Go through the records and copy each line where the string "setup" occurs.

▸ Material for the task:
______________________________

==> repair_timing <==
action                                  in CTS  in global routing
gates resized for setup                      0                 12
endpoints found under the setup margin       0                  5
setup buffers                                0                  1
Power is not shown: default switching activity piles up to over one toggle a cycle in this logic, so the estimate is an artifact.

______________________________

▸ The answer:
gates resized for setup                      0                 12
endpoints found under the setup margin       0                  5
setup buffers                                0                  1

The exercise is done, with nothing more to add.